==> src/rtl/core/mcct_pkg.sv <==
// ----------------------------------------------------------------------------
// mcct_pkg
// Shared types and constants for the multi-channel compare timer: command
// codes, result vector codes and the transfer payloads of both channels.
// ----------------------------------------------------------------------------
package mcct_pkg;

  localparam int NumChannelsDefault = 7;
  localparam int CountWidthDefault  = 16;

  // Divider range; the register is seven bits wide.
  localparam int DivWidth = 7;
  localparam logic [DivWidth-1:0] DIV_RESET = 7'd1;
  localparam logic [DivWidth-1:0] DIV_MIN   = 7'd1;
  localparam logic [DivWidth-1:0] DIV_MAX   = 7'd64;
  localparam int DivCountWidth = 6;

  // Configuration register indexes.
  localparam logic REG_CLOCK_DIVIDE = 1'b0;

  typedef enum logic [1:0] {
    CMD_TICK       = 2'd0,
    CMD_SET_PERIOD = 2'd1,
    CMD_ENABLE     = 2'd2,
    CMD_SERVICE    = 2'd3
  } cmd_t;

  // Channel code that names the counter overflow source.
  localparam logic [2:0] CH_OVERFLOW = 3'd7;

  localparam logic [3:0] VEC_NONE     = 4'd0;
  localparam logic [3:0] VEC_OVERFLOW = 4'd8;

  typedef struct packed {
    cmd_t        cmd;
    logic [2:0]  channel;
    logic [15:0] value;
  } item_t;

  typedef struct packed {
    logic [3:0]  vector;
    logic        irq;
    logic [15:0] count;
  } result_t;

  // Counter event of one step, from the prescaler to the compare channels.
  typedef struct packed {
    logic advance;
    logic wrap;
  } count_evt_t;

endpackage

==> src/rtl/core/mcct_prescaler.sv <==
// ----------------------------------------------------------------------------
// mcct_prescaler
// Clock divider and free-running counter. Shows the counter value after the
// current step and whether it advanced or wrapped.
// ----------------------------------------------------------------------------
module mcct_prescaler #(
  parameter int COUNT_WIDTH = mcct_pkg::CountWidthDefault
) (
  input  logic                              clk,
  input  logic                              rst,
  input  logic                              tick,
  input  logic [mcct_pkg::DivWidth-1:0]     clock_divide,
  output logic [COUNT_WIDTH-1:0]            count_next,
  output mcct_pkg::count_evt_t              evt
);
  import mcct_pkg::*;

  logic [COUNT_WIDTH-1:0]   counter;
  logic [DivCountWidth-1:0] divide_count;
  logic [DivCountWidth-1:0] divide_count_next;
  logic [DivWidth-1:0]      div_eff;
  logic [DivWidth-1:0]      div_inc;

  always_comb begin
    // Out-of-range divider settings are clamped to the nearest legal value.
    if (clock_divide < DIV_MIN) begin
      div_eff = DIV_MIN;
    end else if (clock_divide > DIV_MAX) begin
      div_eff = DIV_MAX;
    end else begin
      div_eff = clock_divide;
    end
    div_inc = {1'b0, divide_count} + DivWidth'(1);

    divide_count_next = divide_count;
    count_next        = counter;
    evt               = '0;
    if (tick) begin
      if (div_inc < div_eff) begin
        divide_count_next = div_inc[DivCountWidth-1:0];
      end else begin
        divide_count_next = '0;
        count_next        = counter + COUNT_WIDTH'(1);
        evt.advance       = 1'b1;
        evt.wrap          = &counter;
      end
    end
  end

  always_ff @(posedge clk) begin
    if (rst) begin
      counter      <= '0;
      divide_count <= '0;
    end else begin
      counter      <= count_next;
      divide_count <= divide_count_next;
    end
  end

endmodule

==> src/rtl/core/mcct_channels.sv <==
// ----------------------------------------------------------------------------
// mcct_channels
// Compare channels, pending and enable flags, and the service priority
// encoder. Produces the vector and interrupt state after the current step.
// ----------------------------------------------------------------------------
module mcct_channels #(
  parameter int NUM_CHANNELS = mcct_pkg::NumChannelsDefault,
  parameter int COUNT_WIDTH  = mcct_pkg::CountWidthDefault
) (
  input  logic                   clk,
  input  logic                   rst,
  input  logic                   fire,
  input  mcct_pkg::item_t        item,
  input  logic [COUNT_WIDTH-1:0] count_next,
  input  mcct_pkg::count_evt_t   evt,
  output logic [3:0]             vector,
  output logic                   irq
);
  import mcct_pkg::*;

  localparam logic [COUNT_WIDTH-1:0] CMP_RESET = COUNT_WIDTH'(32'hffff);

  logic [COUNT_WIDTH-1:0]  compare_value [NUM_CHANNELS];
  logic [COUNT_WIDTH-1:0]  compare_step  [NUM_CHANNELS];
  logic [COUNT_WIDTH-1:0]  compare_value_next [NUM_CHANNELS];
  logic [COUNT_WIDTH-1:0]  compare_step_next  [NUM_CHANNELS];
  logic [NUM_CHANNELS-1:0] pending, pending_next;
  logic [NUM_CHANNELS-1:0] enable, enable_next;
  logic                    ovf_pending, ovf_pending_next;
  logic                    ovf_enable, ovf_enable_next;
  logic [NUM_CHANNELS-1:0] active;
  logic [COUNT_WIDTH-1:0]  period_step;
  logic                    found;

  always_comb begin
    compare_value_next = compare_value;
    compare_step_next  = compare_step;
    pending_next       = pending;
    enable_next        = enable;
    ovf_pending_next   = ovf_pending;
    ovf_enable_next    = ovf_enable;
    vector             = VEC_NONE;
    active             = pending & enable;
    found              = 1'b0;
    // A period of zero wraps to all ones at the counter width.
    period_step        = COUNT_WIDTH'(item.value) - COUNT_WIDTH'(1);

    if (fire) begin
      unique case (item.cmd)
        CMD_TICK: begin
          if (evt.advance) begin
            if (evt.wrap) begin
              ovf_pending_next = 1'b1;
            end
            for (int i = 0; i < NUM_CHANNELS; i++) begin
              if (compare_value[i] == count_next) begin
                pending_next[i] = 1'b1;
              end
            end
          end
        end
        CMD_SET_PERIOD: begin
          for (int i = 0; i < NUM_CHANNELS; i++) begin
            if (item.channel == 3'(i)) begin
              compare_step_next[i]  = period_step;
              compare_value_next[i] = period_step;
              pending_next[i]       = 1'b0;
              enable_next[i]        = 1'b0;
            end
          end
        end
        CMD_ENABLE: begin
          for (int i = 0; i < NUM_CHANNELS; i++) begin
            if (item.channel == 3'(i)) begin
              pending_next[i] = 1'b0;
              enable_next[i]  = 1'b1;
            end
          end
          if (item.channel == CH_OVERFLOW) begin
            ovf_pending_next = 1'b0;
            ovf_enable_next  = 1'b1;
          end
        end
        CMD_SERVICE: begin
          // Lowest channel number wins; overflow only when no channel is due.
          for (int i = 0; i < NUM_CHANNELS; i++) begin
            if (active[i] && !found) begin
              found                 = 1'b1;
              compare_value_next[i] = compare_value[i] + compare_step[i];
              pending_next[i]       = 1'b0;
              vector                = 4'(i + 1);
            end
          end
          if (!found && ovf_pending && ovf_enable) begin
            ovf_pending_next = 1'b0;
            vector           = VEC_OVERFLOW;
          end
        end
        default: begin
        end
      endcase
    end

    irq = (|(pending_next & enable_next)) | (ovf_pending_next & ovf_enable_next);
  end

  always_ff @(posedge clk) begin
    if (rst) begin
      for (int i = 0; i < NUM_CHANNELS; i++) begin
        compare_value[i] <= CMP_RESET;
        compare_step[i]  <= CMP_RESET;
      end
      pending     <= '0;
      enable      <= '0;
      ovf_pending <= 1'b0;
      ovf_enable  <= 1'b0;
    end else begin
      compare_value <= compare_value_next;
      compare_step  <= compare_step_next;
      pending       <= pending_next;
      enable        <= enable_next;
      ovf_pending   <= ovf_pending_next;
      ovf_enable    <= ovf_enable_next;
    end
  end

endmodule

==> src/rtl/core/multi_channel_compare_timer.sv <==
// ----------------------------------------------------------------------------
// multi_channel_compare_timer
// Free-running counter with compare channels, an overflow source and a
// serviced priority vector, driven by a stream of commands.
//
//   channel   signals                               direction
//   item      item_valid, item_stall, item          command transfer in
//   result    result_valid, result_stall, result    one result per command out
//   config    psel, penable, pwrite, paddr, pwdata   APB register access
//
// Each command passes through the input register and then the result
// register; one command per cycle is sustained while results are not stalled.
// All state updates for a command happen in the single cycle it leaves the
// input register. Reset clears the counter, the flags and the divider count
// and loads the compare values and steps with all ones. A stalled result
// holds the command in the input register, and item_stall rises only when
// both registers are full.
// ----------------------------------------------------------------------------
module multi_channel_compare_timer #(
  parameter int NUM_CHANNELS = mcct_pkg::NumChannelsDefault,
  parameter int COUNT_WIDTH  = mcct_pkg::CountWidthDefault
) (
  input  logic              clk,
  input  logic              rst,
  input  logic              item_valid,
  output logic              item_stall,
  input  mcct_pkg::item_t   item,
  output logic              result_valid,
  input  logic              result_stall,
  output mcct_pkg::result_t result,
  input  logic              psel,
  input  logic              penable,
  input  logic              pwrite,
  input  logic [2:0]        paddr,
  input  logic [31:0]       pwdata,
  output logic [31:0]       prdata,
  output logic              pready
);
  import mcct_pkg::*;

  logic                   s1_valid;
  item_t                  s1_item;
  logic                   fire;
  logic                   accept;
  logic [DivWidth-1:0]    clock_divide;
  logic [COUNT_WIDTH-1:0] count_next;
  count_evt_t             evt;
  logic [3:0]             vector;
  logic                   irq;

  assign pready = 1'b1;
  assign prdata = (paddr[2] == REG_CLOCK_DIVIDE) ? 32'(clock_divide) : '0;

  always_ff @(posedge clk) begin
    if (rst) begin
      clock_divide <= DIV_RESET;
    end else if (psel && penable && pwrite && pready && paddr[2] == REG_CLOCK_DIVIDE) begin
      clock_divide <= pwdata[DivWidth-1:0];
    end
  end

  // The command in the input register executes when the result register can
  // take its result.
  assign fire       = s1_valid && (!result_valid || !result_stall);
  assign item_stall = s1_valid && !fire;
  assign accept     = item_valid && !item_stall;

  always_ff @(posedge clk) begin
    if (rst) begin
      s1_valid <= 1'b0;
    end else if (accept) begin
      s1_valid <= 1'b1;
    end else if (fire) begin
      s1_valid <= 1'b0;
    end
  end

  always_ff @(posedge clk) begin
    if (accept) begin
      s1_item <= item;
    end
  end

  mcct_prescaler #(
    .COUNT_WIDTH(COUNT_WIDTH)
  ) u_prescaler (
    .clk         (clk),
    .rst         (rst),
    .tick        (fire && s1_item.cmd == CMD_TICK),
    .clock_divide(clock_divide),
    .count_next  (count_next),
    .evt         (evt)
  );

  mcct_channels #(
    .NUM_CHANNELS(NUM_CHANNELS),
    .COUNT_WIDTH (COUNT_WIDTH)
  ) u_channels (
    .clk       (clk),
    .rst       (rst),
    .fire      (fire),
    .item      (s1_item),
    .count_next(count_next),
    .evt       (evt),
    .vector    (vector),
    .irq       (irq)
  );

  always_ff @(posedge clk) begin
    if (rst) begin
      result_valid <= 1'b0;
    end else if (fire) begin
      result_valid <= 1'b1;
    end else if (!result_stall) begin
      result_valid <= 1'b0;
    end
  end

  always_ff @(posedge clk) begin
    if (fire) begin
      result.vector <= vector;
      result.irq    <= irq;
      result.count  <= 16'(count_next);
    end
  end

endmodule

==> config.mk <==
export PLATFORM = sky130hd
export DESIGN_NAME = multi_channel_compare_timer
export DESIGN_NICKNAME = d
export VERILOG_FILES = /design/src/rtl/core/mcct_pkg.sv /design/src/rtl/core/mcct_prescaler.sv /design/src/rtl/core/mcct_channels.sv /design/src/rtl/core/multi_channel_compare_timer.sv
export SDC_FILE = /design/constraint.sdc
export NUM_CORES = 1
export LEC_CHECK = 0
export ABC_AREA = 1
export BUFFER_PORTS_ARGS = -buffer_cell sky130_fd_sc_hd__buf_2
export CAP_MARGIN = 20
export CORE_MARGIN = 5
export CORE_UTILIZATION = 45
export DETAILED_ROUTE_END_ITERATION = 6
export PLACE_DENSITY_LB_ADDON = 0.12
export SLEW_MARGIN = 10
export SYNTH_ARGS = -nofsm -noshare
export SYNTH_HDL_FRONTEND = slang
export SYNTH_SLANG_ARGS = --single-unit
==> constraint.sdc <==
create_clock -name clk -period 5.9 [get_ports clk]
set_input_delay 1.18 -clock clk [delete_from_list [all_inputs] [get_ports clk]]
set_output_delay 1.18 -clock clk [all_outputs]
set_load 0.005 [all_outputs]
# After elaboration in Yosys (flattened, before gate mapping)
# Index checks and enable logic that the tools add are counted.
[op_classes]
addsub = 10
multipliers = 0
n_div = 0
n_lt_le_gt_ge = 3
eq_ne = 32
shifts = 0
muxes = 105
bitwise = 6
reduce_logical = 49
[ops]
columns = ["op", "count"]
rows = [
  ["two-way mux 16 bit", 16],
  ["one-hot mux 112 bit (2 select lines)", 1],
  ["adder 16 bit", 7],
  ["equality test 16 bit", 7],
  ["two-way mux 1 bit", 69],
  ["two-way mux 7 bit", 6],
  ["inequality test 2 x 1 -> 1 bit, second input constant", 15],
  ["AND reduction 4 bit", 7],
  ["one-hot mux 7 bit (3 select lines)", 1],
  ["AND reduction 3 bit", 7],
  ["adder 16 x 1 -> 16 bit, second input constant", 1],
  ["AND reduction 16 bit", 1],
  ["subtractor 16 x 1 -> 16 bit, second input constant", 1],
  ["logical AND 1 bit", 15],
  ["bitwise AND 7 bit", 2],
  ["one-hot mux 7 bit (2 select lines)", 1],
  ["equality test 3 bit, second input constant", 4],
  ["two-way mux 3 bit", 4],
  ["zero test 1 bit", 11],
  ["two-way mux 2 bit", 4],
  ["adder 6 x 1 -> 7 bit, second input constant", 1],
  ["greater-than comparator 7 bit, second input constant", 1],
  ["less-than comparator 7 x 1 -> 1 bit, second input constant", 1],
  ["less-than comparator 7 bit", 1],
  ["16 further kinds", 21],
]
[totals]
reg_bits = 313
latch_bits = 0
ram_bits = 0
mem_bits_ro = 0
output_inout_bits = 56
word_cells = 235
mem_count = 0

# Logic depth before layout (Yosys ltp)
[logic_depth]
ltp_word = 42
ltp_mapped = 27
mapped_depth_nobuf = 26

# By module
# Synthesis repeated with hierarchy kept, for this count alone.
[hier_totals]
hier_cells = 3053
hier_area_um2 = 20339.5
[modules_own_cells]
columns = ["module", "n_inst", "cells_per_inst", "area_each_um2"]
rows = [
  ["mcct_channels", 1, 2681, 16922.5],
  ["multi_channel_compare_timer", 1, 145, 1949.4],
  ["mcct_prescaler", 1, 227, 1467.7],
]

# Worst setup path before layout
# No wires, ideal clock.
[synth_path]
path_kind = "input to register"
from = "in result_stall"
to = "reg result[16] (netlist name) (data pin)"
setup_ps = 254
arrival_ps = 3055
required_time_ps = 5646
slack_ps = 2591
stages = 21
n_path_buf = 1
path_cell_list = "nand2_2 -> nand2_2 -> clkinv_2 -> nand2_4 -> nor3_1 -> nand2_1 -> nor3_2 -> nand2_1 -> nand2_1 -> nand2_2 -> buf_6 -> o21ai_0 -> inv_1 -> nand2_1 -> nor2_1 -> nand3_1 -> nand2_1 -> nand2_1 -> nand2_1 -> nor2_1 -> nand2_1"
[synth_between]
elab_chain_cells = 13
word_cells_on_any_way = 33
[synth_lines]
columns = ["element", "line_no", "text"]
rows = [
  ["from (decl)", "multi_channel_compare_timer.sv:29", "input logic result_stall,"],
  ["zero test 1 bit *", "n/a", ""],
  ["logical OR 1 bit *", "multi_channel_compare_timer.sv:64", "assign fire = s1_valid && (!result_valid || !result_stall);"],
  ["logical AND 1 bit *", "multi_channel_compare_timer.sv:64", ""],
  ["via fire", "multi_channel_compare_timer.sv:43", "logic fire;"],
  ["logical AND 1 bit", "multi_channel_compare_timer.sv:89", ".tick (fire && s1_item.cmd == CMD_TICK),"],
  ["two-way mux 16 bit", "mcct_prescaler.sv:38", "if (tick) begin"],
  ["equality test 16 bit", "mcct_channels.sv:56", "if (compare_value[i] == count_next) begin"],
  ["two-way mux 1 bit", "mcct_channels.sv:56", ""],
  ["two-way mux 7 bit", "mcct_channels.sv:51", "if (evt.advance) begin"],
  ["one-hot mux 7 bit (3 select lines)", "mcct_channels.sv:49", "unique case (item.cmd)"],
  ["two-way mux 7 bit", "mcct_channels.sv:48", "if (fire) begin"],
  ["bitwise AND 7 bit", "mcct_channels.sv:104", "irq = (|(pending_next & enable_next)) | (ovf_pending_next & ovf_enable_next);"],
  ["OR reduction 7 bit", "mcct_channels.sv:104", ""],
  ["bitwise OR 1 bit *", "mcct_channels.sv:104", ""],
  ["via irq", "multi_channel_compare_timer.sv:49", "logic irq;"],
  ["to (decl)", "multi_channel_compare_timer.sv:30", "output mcct_pkg::result_t result,"],
]
# Mark *: on every way through the listed nets, which the timed path passes. The rest lies on a longest branch.
# A chain may end at the register's enable or synchronous reset.

# Worst setup path in the final report
[layout_path]
from = "reg u_prescaler.divide_count[0]"
to = "reg result[16] (netlist name) (data pin)"
[layout_between]
elab_chain_cells = 12
word_cells_on_any_way = 31
[layout_lines]
columns = ["element", "line_no", "text"]
rows = [
  ["from (decl)", "mcct_prescaler.sv:19", "logic [DivCountWidth-1:0] divide_count;"],
  ["from (signal assigned)", "mcct_prescaler.sv:56", "divide_count <= divide_count_next;"],
  ["adder 6 x 1 -> 7 bit *", "mcct_prescaler.sv:33", "div_inc = {1'b0, divide_count} + DivWidth'(1);"],
  ["less-than comparator 7 bit *", "mcct_prescaler.sv:39", "if (div_inc < div_eff) begin"],
  ["two-way mux 16 bit *", "mcct_prescaler.sv:39", ""],
  ["two-way mux 16 bit *", "mcct_prescaler.sv:38", ""],
  ["via count_next[1]", "multi_channel_compare_timer.sv:46", "logic [COUNT_WIDTH-1:0] count_next;"],
  ["equality test 16 bit", "mcct_channels.sv:56", ""],
  ["two-way mux 1 bit", "mcct_channels.sv:56", ""],
  ["two-way mux 7 bit *", "mcct_channels.sv:51", ""],
  ["one-hot mux 7 bit (3 select lines) *", "mcct_channels.sv:49", ""],
  ["two-way mux 7 bit *", "mcct_channels.sv:48", ""],
  ["bitwise AND 7 bit *", "mcct_channels.sv:104", ""],
  ["OR reduction 7 bit *", "mcct_channels.sv:104", ""],
  ["bitwise OR 1 bit *", "mcct_channels.sv:104", ""],
  ["via irq", "multi_channel_compare_timer.sv:49", ""],
]
# Marks and branches as above.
----
ACTIVITY:
What is the number of lines in the records that contain "only"? State that number alone.

SOLVED EXERCISE:
2